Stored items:
--- src/rtl/sprite_pkg.sv ---
// Shared constants, item field layout and FSM encoding for the sprite line prefetcher.
package sprite_pkg;

    // Source sprite geometry and screen upscaling
    localparam int TILE_PX        = 8;
    localparam int UPSCALE        = 5;
    localparam int TILE_LEN_PIXEL = TILE_PX * UPSCALE;

    // Item word layout: [13:10] ID, [9:8] orientation, [7:0] tile
    localparam int         ITEM_W        = 14;
    localparam int         ITEM_ID_LSB   = 10;
    localparam int         ITEM_DIR_LSB  = 8;
    localparam int         ITEM_TILE_LSB = 0;
    localparam logic [3:0] ITEM_UNUSED   = 4'hF;

    typedef enum logic [2:0] {
        ST_IDLE  = 3'd0,
        ST_CLEAR = 3'd1,
        ST_SCAN  = 3'd2,
        ST_REQ   = 3'd3,
        ST_DONE  = 3'd4
    } state_t;

    // Tile column/row that a screen coordinate falls into (constant divide by 40)
    function automatic logic [3:0] tile_of_pos(input logic [9:0] pos);
        return 4'(pos / 10'(TILE_LEN_PIXEL));
    endfunction

    // Source pixel (or source row) inside a tile for a screen coordinate
    function automatic logic [2:0] src_col_of_pos(input logic [9:0] pos);
        return 3'((pos % 10'(TILE_LEN_PIXEL)) / 10'(UPSCALE));
    endfunction

endpackage

--- src/rtl/sprite_line_bank.sv ---
// Double-buffered tile line store: the scan fills the back bank while the
// front bank is read out; a swap exchanges the two roles.
module sprite_line_bank
    import sprite_pkg::*;
#(
    parameter int TILES_H = 16,
    parameter int IDX_W   = $clog2(TILES_H)
) (
    input  logic               clk,
    input  logic               reset,
    input  logic               swap,
    input  logic               clear,
    input  logic               wr_en,
    input  logic [IDX_W-1:0]   wr_idx,
    input  logic [TILE_PX-1:0] wr_data,
    input  logic [IDX_W-1:0]   chk_idx,
    output logic               chk_valid,
    input  logic [IDX_W-1:0]   rd_idx,
    output logic               rd_valid,
    output logic [TILE_PX-1:0] rd_data
);

    logic               bank_sel_r;
    logic [TILES_H-1:0] valid_r [2];
    logic [TILE_PX-1:0] data_r  [2][TILES_H];
    logic               back_s;
    logic               rd_bank_s;

    assign back_s    = ~bank_sel_r;
    // On the swap cycle the read already looks at the freshly filled bank
    assign rd_bank_s = bank_sel_r ^ swap;

    assign chk_valid = valid_r[back_s][chk_idx];
    assign rd_valid  = valid_r[rd_bank_s][rd_idx];
    assign rd_data   = data_r[rd_bank_s][rd_idx];

    // Front-bank select flips on every line swap
    always_ff @(posedge clk or negedge reset) begin
        if (!reset) begin
            bank_sel_r <= 1'b0;
        end else if (swap) begin
            bank_sel_r <= ~bank_sel_r;
        end
    end

    // Entry valid flags: whole back bank cleared at once, set per ROM write
    always_ff @(posedge clk or negedge reset) begin
        if (!reset) begin
            valid_r[0] <= '0;
            valid_r[1] <= '0;
        end else if (clear) begin
            valid_r[back_s] <= '0;
        end else if (wr_en) begin
            valid_r[back_s][wr_idx] <= 1'b1;
        end
    end

    // Row payload; only meaningful where the valid flag is set
    always_ff @(posedge clk) begin
        if (wr_en) begin
            data_r[back_s][wr_idx] <= wr_data;
        end
    end

endmodule

--- src/rtl/sprite_line_prefetcher.sv ---
// Sprite line prefetcher: scans the item list during horizontal blanking,
// fetches the needed sprite rows from the asset ROM into the back line bank,
// and streams the front bank out one pixel per clock.
module sprite_line_prefetcher
    import sprite_pkg::*;
#(
    parameter int NUM_ITEMS = 9,
    parameter int TILES_H   = 16,
    parameter int TILES_V   = 12,
    parameter int H_ACTIVE  = 640,
    parameter int V_ACTIVE  = 480,
    parameter int V_TOTAL   = 525
) (
    input  logic                        clk,
    input  logic                        reset,
    input  logic [NUM_ITEMS*ITEM_W-1:0] items,
    input  logic [9:0]                  counter_H,
    input  logic [9:0]                  counter_V,
    output logic                        rom_req,
    output logic [3:0]                  rom_charc,
    output logic [1:0]                  rom_dir,
    output logic [2:0]                  rom_row,
    input  logic                        rom_valid,
    input  logic [TILE_PX-1:0]          rom_data,
    output logic                        colour,
    output logic                        busy,
    output logic                        late
);

    localparam int IDX_W = $clog2(TILES_H);

    state_t             state_r, state_n_s;
    logic [3:0]         k_r, k_n_s;
    logic [3:0]         trow_r;
    logic [2:0]         srow_r;
    logic               rom_req_r, busy_r, late_r, colour_r;
    logic [3:0]         rom_charc_r;
    logic [1:0]         rom_dir_r;
    logic [2:0]         rom_row_r;
    logic               latch_s, clear_s, wr_en_s, load_req_s, late_set_s;
    logic               swap_s, hact_s, last_s, hit_s, active_s, colour_n_s;
    logic [9:0]         vn_s;
    logic [ITEM_W-1:0]  item_arr_s [NUM_ITEMS];
    logic [ITEM_W-1:0]  cur_item_s;
    logic [3:0]         cur_id_s;
    logic [1:0]         cur_dir_s;
    logic [7:0]         cur_tile_s;
    logic [7:0]         cur_trow_s;
    logic [IDX_W-1:0]   cur_tcol_s;
    logic               back_valid_s;
    logic [IDX_W-1:0]   rd_idx_s;
    logic [2:0]         px_col_s;
    logic               rd_valid_s;
    logic [TILE_PX-1:0] rd_data_s;

    for (genvar i = 0; i < NUM_ITEMS; i++) begin : g_items
        assign item_arr_s[i] = items[i*ITEM_W +: ITEM_W];
    end

    assign cur_item_s = item_arr_s[k_r];
    assign cur_id_s   = cur_item_s[ITEM_ID_LSB +: 4];
    assign cur_dir_s  = cur_item_s[ITEM_DIR_LSB +: 2];
    assign cur_tile_s = cur_item_s[ITEM_TILE_LSB +: 8];
    assign cur_trow_s = cur_tile_s >> IDX_W;
    assign cur_tcol_s = cur_tile_s[IDX_W-1:0];

    assign vn_s   = (counter_V == 10'(V_TOTAL - 1)) ? 10'd0 : counter_V + 10'd1;
    assign swap_s = (counter_H == 10'd0);
    assign hact_s = (counter_H == 10'(H_ACTIVE));
    assign last_s = (k_r == 4'(NUM_ITEMS - 1));
    // Off-screen tiles are rejected explicitly so blanking lines stay empty
    assign hit_s  = (cur_id_s != ITEM_UNUSED) && (cur_trow_s == {4'd0, trow_r})
                    && (cur_trow_s < 8'(TILES_V)) && !back_valid_s;

    assign active_s = (counter_H < 10'(H_ACTIVE)) && (counter_V < 10'(V_ACTIVE));
    assign rd_idx_s = IDX_W'(tile_of_pos(counter_H));
    assign px_col_s = src_col_of_pos(counter_H);

    sprite_line_bank #(
        .TILES_H (TILES_H)
    ) u_bank (
        .clk       (clk),
        .reset     (reset),
        .swap      (swap_s),
        .clear     (clear_s),
        .wr_en     (wr_en_s),
        .wr_idx    (cur_tcol_s),
        .wr_data   (rom_data),
        .chk_idx   (cur_tcol_s),
        .chk_valid (back_valid_s),
        .rd_idx    (rd_idx_s),
        .rd_valid  (rd_valid_s),
        .rd_data   (rd_data_s)
    );

    // Next-state, bank control and request capture for the prefetch scan
    always_comb begin
        state_n_s  = state_r;
        k_n_s      = k_r;
        latch_s    = 1'b0;
        clear_s    = 1'b0;
        wr_en_s    = 1'b0;
        load_req_s = 1'b0;
        late_set_s = 1'b0;
        if (swap_s) begin
            // Swapping mid-fetch aborts the scan; partial data is displayed
            if ((state_r != ST_IDLE) && (state_r != ST_DONE)) begin
                late_set_s = 1'b1;
            end else begin
                late_set_s = 1'b0;
            end
            state_n_s = ST_IDLE;
        end else begin
            case (state_r)
                ST_IDLE: begin
                    if (hact_s) begin
                        latch_s   = 1'b1;
                        state_n_s = ST_CLEAR;
                    end else begin
                        state_n_s = ST_IDLE;
                    end
                end
                ST_CLEAR: begin
                    clear_s   = 1'b1;
                    k_n_s     = 4'd0;
                    state_n_s = ST_SCAN;
                end
                ST_SCAN: begin
                    if (hit_s) begin
                        load_req_s = 1'b1;
                        state_n_s  = ST_REQ;
                    end else if (last_s) begin
                        state_n_s = ST_DONE;
                    end else begin
                        k_n_s = k_r + 4'd1;
                    end
                end
                ST_REQ: begin
                    if (rom_valid) begin
                        wr_en_s = 1'b1;
                        if (last_s) begin
                            state_n_s = ST_DONE;
                        end else begin
                            k_n_s     = k_r + 4'd1;
                            state_n_s = ST_SCAN;
                        end
                    end else begin
                        state_n_s = ST_REQ;
                    end
                end
                ST_DONE: begin
                    state_n_s = ST_DONE;
                end
                default: begin
                    state_n_s = ST_IDLE;
                end
            endcase
        end
    end

    // Pixel value for the current counters; unfilled tiles show white
    always_comb begin
        colour_n_s = 1'b0;
        if (active_s) begin
            if (rd_valid_s) begin
                colour_n_s = rd_data_s[px_col_s];
            end else begin
                colour_n_s = 1'b1;
            end
        end else begin
            colour_n_s = 1'b0;
        end
    end

    // State, scan context and registered outputs
    always_ff @(posedge clk or negedge reset) begin
        if (!reset) begin
            state_r     <= ST_IDLE;
            k_r         <= 4'd0;
            trow_r      <= 4'd0;
            srow_r      <= 3'd0;
            rom_req_r   <= 1'b0;
            rom_charc_r <= 4'd0;
            rom_dir_r   <= 2'd0;
            rom_row_r   <= 3'd0;
            busy_r      <= 1'b0;
            late_r      <= 1'b0;
            colour_r    <= 1'b0;
        end else begin
            state_r   <= state_n_s;
            k_r       <= k_n_s;
            rom_req_r <= (state_n_s == ST_REQ);
            busy_r    <= (state_n_s == ST_CLEAR) || (state_n_s == ST_SCAN)
                         || (state_n_s == ST_REQ);
            colour_r  <= colour_n_s;
            if (latch_s) begin
                trow_r <= tile_of_pos(vn_s);
                srow_r <= src_col_of_pos(vn_s);
            end
            if (load_req_s) begin
                rom_charc_r <= cur_id_s;
                rom_dir_r   <= cur_dir_s;
                rom_row_r   <= srow_r;
            end
            if (late_set_s) begin
                late_r <= 1'b1;
            end
        end
    end

    assign rom_req   = rom_req_r;
    assign rom_charc = rom_charc_r;
    assign rom_dir   = rom_dir_r;
    assign rom_row   = rom_row_r;
    assign busy      = busy_r;
    assign late      = late_r;
    assign colour    = colour_r;

endmodule

--- config.mk ---
export PLATFORM = sky130hd
export DESIGN_NAME = sprite_line_prefetcher
export DESIGN_NICKNAME = d
export VERILOG_FILES = /design/src/rtl/sprite_pkg.sv /design/src/rtl/sprite_line_bank.sv /design/src/rtl/sprite_line_prefetcher.sv
export SDC_FILE = /design/constraint.sdc
export NUM_CORES = 1
export LEC_CHECK = 0
export ABC_AREA = 1
export BUFFER_PORTS_ARGS = -buffer_cell sky130_fd_sc_hd__clkbuf_2
export CELL_PAD_IN_SITES_DETAIL_PLACEMENT = 0
export CELL_PAD_IN_SITES_GLOBAL_PLACEMENT = 1
export CORE_MARGIN = 5
export CORE_UTILIZATION = 40
export DETAILED_ROUTE_END_ITERATION = 10
export PLACE_DENSITY_LB_ADDON = 0.1
export SKIP_LAST_GASP = 1
export SYNTH_ARGS = -nofsm -noshare
export SYNTH_HDL_FRONTEND = slang
export SYNTH_SLANG_ARGS = --single-unit
export TNS_END_PERCENT = 10
--- constraint.sdc ---
create_clock -name clk -period 3 [get_ports clk]
set_input_delay 0.45 -clock clk [delete_from_list [all_inputs] [get_ports clk]]
set_output_delay 0.45 -clock clk [all_outputs]
set_load 0.05 [all_outputs]
Yosys cells after proc, flatten, opt, wreduce, memory -nomap -nowiden
Memories as Yosys holds them, arrays and structs flattened. Index checks and enable logic that the tools add are counted.

Register bits: 60. Memory bits (writable): 256. Output and inout bits: 13. Logic and storage cells: 137. Memories kept: 1.

Memory list: u_bank.data_r (words 2, width 128, read ports 1, clocked after memory_dff 0, wr ports 1, line sprite_line_bank.sv:25) `logic [TILE_PX-1:0] data_r [2][TILES_H];`.

Add/sub/neg operators: 2. Div/mod/pow operators: 6. Order comparisons: 14. Equality and inequality tests: 15. Multiplexer cells: 57. Bitwise operators: 11. Reduce and logical (&&, ||, !) cells: 17.

Operator list (count): 2-to-1 mux 128 bit (1); 2-to-1 mux 16 bit (8); 2-to-1 mux 32 bit (2); binary-select mux 14 bit (select 4 bit) (1); AND 32 bit (1); binary-select mux 8 bit (select 4 bit) (1); demux 16 bit (select 1 bit) (2); demux 8 bit (select 4 bit) (1); inverter 32 bit (1); bitwise OR 32 bit (1); 2-to-1 mux 14 bit (2); 2-to-1 mux 8 bit (3); 2-to-1 mux 1 bit (21); divider 10 x 3 -> 10 bit, second input constant (2); divider 10 x 6 -> 10 bit, second input constant (2); == test 10 bit, second input constant (2); remainder unit 10 x 6 -> 10 bit, second input constant (2); >= comparator 5 bit, second input constant (3); 2-to-1 mux 3 bit (5); inverter 4 -> 5 bit (3); one-hot mux 3 bit (5 select lines) (1); == test 3 x 2 -> 1 bit, second input constant (4); 2-to-1 mux 4 bit (3); one-hot mux 4 bit (3 select lines) (1); other kinds (33) (49).

Logic depth before layout (Yosys ltp)
Word-level depth: 15. Gate-level depth with buffers: 39. Mapped depth without buffers: 39.

Hierarchy
A second synthesis with hierarchy kept.

Cells, all modules: 2111. Area, all modules: 17481.8 sq um.

By module, submodules not included: sprite_line_bank (instances 1, cells each 1442, area an instance 13437.9 sq um, seq. area each 8513.2 sq um); sprite_line_prefetcher (instances 1, cells each 669, area an instance 4043.9 sq um, seq. area each 675.6 sq um).

Worst setup path after synthesis
OpenSTA, ideal clock, no wires.

Kind: in2reg. Start: in counter_V[0]. End: reg srow_r[0]. Arrival time: 3490 ps. Path slack: -603 ps. Stages on the path: 35. Path buffers: 0. Cell sequence: ha_1 -> nand3_1 -> nor2_1 -> nand2_1 -> nand2_2 -> inv_1 -> nand3_1 -> nand3_1 -> nand2_2 -> nand2_2 -> nand2_1 -> nand3_2 -> nand2_2 -> nand3_1 -> nand2_2 -> nand2_2 -> nand3_2 -> nand2_1 -> nand2_1 -> inv_2 -> nand2_2 -> nand3_1 -> nand2_2 -> nand2_1 -> nand3_1 -> nand2_1 -> ha_1 -> inv_1 -> nand3_1 -> nand3_2 -> nor2_1 -> nor2_1 -> nand4_1 -> nand2_1 -> inv_1.

Longest elaborated chain between the ends: 4.

Ends and longest elaborated chain: start, declared (line sprite_line_prefetcher.sv:18) `input logic [9:0] counter_V,`; adder 10 x 1 -> 10 bit / == test 10 bit (equally long branches) (line sprite_line_prefetcher.sv:67) `assign vn_s = (counter_V == 10'(V_TOTAL - 1)) ? 10'd0 : counter_V + 10'd1;`; 2-to-1 mux 10 bit (*) (line sprite_line_prefetcher.sv:67); remainder unit 10 x 6 -> 10 bit (*) (line sprite_pkg.sv:31) `return 3'((pos % 10'(TILE_LEN_PIXEL)) / 10'(UPSCALE));`; divider 10 x 3 -> 10 bit (*) (line sprite_pkg.sv:31); end signal, assigned (line sprite_line_prefetcher.sv:198) `srow_r <= src_col_of_pos(vn_s);`; end, declared (line sprite_line_prefetcher.sv:35) `logic [2:0] srow_r;`.

Mark *: on every way between the ends. The rest lies on a longest branch, timed or not. A chain may end at the register's enable or synchronous reset.

Worst setup path in the final report
Start: reg k_r[0]. End: reg u_bank.valid_r[28] in the netlist's numbering.

Longest elaborated chain between the ends: 13.

Ends and longest elaborated chain: start, declared (line sprite_line_prefetcher.sv:33) `logic [3:0] k_r, k_n_s;`; start signal, assigned (line sprite_line_prefetcher.sv:191) `k_r <= k_n_s;`; inverter 4 -> 5 bit (implied by the code) (*) (line sprite_line_prefetcher.sv:60) `assign cur_item_s = item_arr_s[k_r];`; binary-select mux 14 bit (select 4 bit) (*) (line sprite_line_prefetcher.sv:60); 2-to-1 mux 14 bit (implied by the code) (*) (2 in a row) (line sprite_line_prefetcher.sv:60); < comparator 4 x 5 -> 1 bit (implied by the code) / >= comparator 4 x 1 -> 1 bit (equally long branches) (line sprite_line_bank.sv:54) `valid_r[back_s][wr_idx] <= 1'b1;`; logical AND 1 bit (implied by the code) (line sprite_line_bank.sv:54); 2-to-1 mux 1 bit (implied by the code) (line sprite_line_bank.sv:54); demux 1 bit (select 4 bit) (*); 2-to-1 mux 16 bit (implied by the code) (*) (line sprite_line_bank.sv:54); demux 16 bit (select 1 bit) (*) (line sprite_line_bank.sv:54); bitwise OR 32 bit (no line) (*); 2-to-1 mux 32 bit (*) (line sprite_line_bank.sv:53) `end else if (wr_en) begin`; 2-to-1 mux 32 bit (*) (line sprite_line_bank.sv:51) `end else if (clear) begin`; end, declared (line sprite_line_bank.sv:24) `logic [TILES_H-1:0] valid_r [2];`.

Mark *: on every way between the ends. The rest lies on a longest branch, timed or not. The select of a mux whose other input is x is not followed.

==> metrics.yaml <==
status: "finished with violations"
violations: "setup timing"
met3_usage_pct: 3.45
max_freq_ghz: 0.277
drive_above_1_share_pct: 31.9
crit_fanout: 8
synth_top_flop_cell: "edfxtp_1"
path_cells: "buf_6 > clkbuf_16 > buf_4 > nor2_1 > o221ai_1 > o211ai_1 > nand2_1 > xnor2_1 > nand3_2 > nor2_2 > nand2_1 > a2111oi_4 > nand3_1 > nand2_2 > inv_2 > a21oi_4 > nand2_2 > nor2_4 > nor2_4 > nor2_4 > buf_12 > nand2_1 > a21oi_2"
yosysSeqAreaShare_pct: 56.1
drt_iter0_markers: 838
critPathLaunch: "k_r[0]"
initial_core_util_pct: 40.3
crit_family: "simple AND/OR/NAND/NOR gates"
place_congestion: 0.833
r2r_cells: 23
fin_crit_sh_pct: 121
p_per_area_mw_per_mm2: 706
grt_max_degree: 53
vias_per_cell: 5.21
synth_edf_count: 256
final-setup-viol-count: 74
fin_nets: 2358
worstReg2RegStart: "k_r[0]"
placed_cells: 2654
fin_area_mm2: 0.0217
tritoncts: "yes"
seq_area_mm2: 0.00919
worstMarginPinSlew_ns: 0.844
critPathKind: "flip-flop to flip-flop"
critPathArrivalTime_ns: 4.08
placed_area_mm2: 0.0197
clock-sinks: 316
drtAntennaViolNets: 0
row_count: 74
startpoint_type: "flip-flop"
crit_cells: 23
fin_cells: 2750
crit_slowest_cell: "dfrtp_2"
io-pin-count: 170
syn_inst: 1806
slew_headroom_pct: 43.7
cp.required_ns: 3.46
synth_area_mm2: 0.0164
leakagePower_nw: 8.89
r2r_setup_slack_ns: -0.62
clk_path_buf_depth: 3
holdCritStartpoint: "rom_valid"
rsz0062_at_grt: "yes"
dieHeight_um: 212
fin_setup_tns_ns: -27.20
hold_violations: 0
ctsHtreeMaxLevel: 2
die_w_um: 212
insertion_delay_ns: 0.55
crit_buf_inv: 5
met1_usage_pct: 28.4
hold_path_class: "input pin to flip-flop"
num_vias: 14339
busiest_layer: "met2"
core-area_mm2: 0.0406
syn_avg_cell_area_um2: 9.07
clockRootBuffer: "clkbuf_16"
period_needed_ns: 3.62
yosys.cell_types.count: 54
multiInputGateArea_mm2: 0.00689
antenna_found_initial: 0
power_mw: 15.3
syn-num-nets: 1972
met2_usage_pct: 38.9
grt_pass1_wl_um: 77800
drt_wl_total_um: 50900
skew_ns: 0.0184
critPathMaxStageDelay_ns: 0.46
dp_slack_ns: -1.04
dieArea_mm2: 0.0451
clkTransAtPathRegs_ns: 0.06
yosysWarnings: 0
cts-buffers-inserted: 36
dr.pass1.iters: 5
remaining_drc_errors: 0
numPortBuffers: 169
grt_overflow_total: 0
post_drt_wl_per_cell_um: 18.5
antenna_cells: 0
synth-async-reset-ratio_pct: 19.0
grt_pass1_vias: 14247
grt_use_total_pct: 21.9
slew_viol_final: 0
finalWorstSetupSlack_ns: -0.616
syn_to_final_growth_pct: 32.4
worstHoldPathCells: 3
synth_seq_cells: 316
cap_viol_max_count: 0
ir_drop_mv: 0.365
fill_cells: 3745
dp_hpwl_um: 34500
end_kind: "flip-flop"
-- layout by cell type (no fill, tap or decap), types with 6 or more instances in the layout --
master,n
clkbuf_2,166
nor2_1,392
o22ai_1,12
nand2_4,32
nand4_1,14
nand3_2,24
clkbuf_16,40
clkinv_2,6
buf_12,20
o21ai_0,198
a21oi_2,13
o211ai_1,28
buf_6,9
inv_2,23
nand2_2,50
o221ai_1,17
clkinv_1,7
a21oi_1,31
mux2_2,7
o21ai_1,17
nand3_4,12
nor2_2,11
dfrtp_1,58
clkbuf_1,6
a31oi_1,18
o21ai_2,6
nand3_1,125
a32o_1,9
nor2_4,12
edfxtp_1,256
buf_4,241
inv_1,93
nand2_1,190
-- cell type report --
cell class	count	area share, %
Sequential cell	316	42.4
Multi-Input combinational cell	1269	31.8
Timing Repair Buffer	443	15.1
Clock buffer	43	4.32
Tap cell	532	3.07
Inverter	126	2.37
Clock inverter	21	0.987
-- metrics by stage --
step,utilization (%),hold WS (ns)
final,53.3,0.217
after global routing,53.3,0.204
after CTS,51.6,0.163
after detailed placement,48.6,0.466
after global placement,48.6,0.458
after floorplan,-,0.154
-- flip-flops by register name, indices dropped and copies added (netlist names) --
signal / count
state_r: 3
trow_r: 4
u_bank.valid_r: 32
srow_r: 3
rom_req: 1
rom_charc: 4
u_bank.bank_sel_r: 1
u_bank.data_r: 256
colour: 1
busy: 1
rom_row: 3
k_r: 4
late: 1
rom_dir: 2
-- per-layer routing --
layer  wire [um]  vias to the layer above
met5           0                        -
met4         852                        0
met3        2660                       54
met2       26200                      353
met1       21200                     6899
li1            -                     7033
-- worst register-to-register path: stages, from the launching register on --
cell,delay (ns)
dfrtp_2,0.46
buf_6,0.15
clkbuf_16,0.15
buf_4,0.16
nor2_1,0.12
o221ai_1,0.13
o211ai_1,0.16
nand2_1,0.11
xnor2_1,0.19
nand3_2,0.10
nor2_2,0.11
nand2_1,0.08
a2111oi_4,0.29
nand3_1,0.19
nand2_2,0.11
inv_2,0.05
a21oi_4,0.13
nand2_2,0.10
nor2_4,0.17
nor2_4,0.06
nor2_4,0.15
buf_12,0.18
nand2_1,0.08
a21oi_2,0.13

▶ [Problem details] Within the lines above, find those holding the word "netlist" and copy them.

▶ [Result for this exercise]
Start: reg k_r[0]. End: reg u_bank.valid_r[28] in the netlist's numbering.
-- flip-flops by register name, indices dropped and copies added (netlist names) --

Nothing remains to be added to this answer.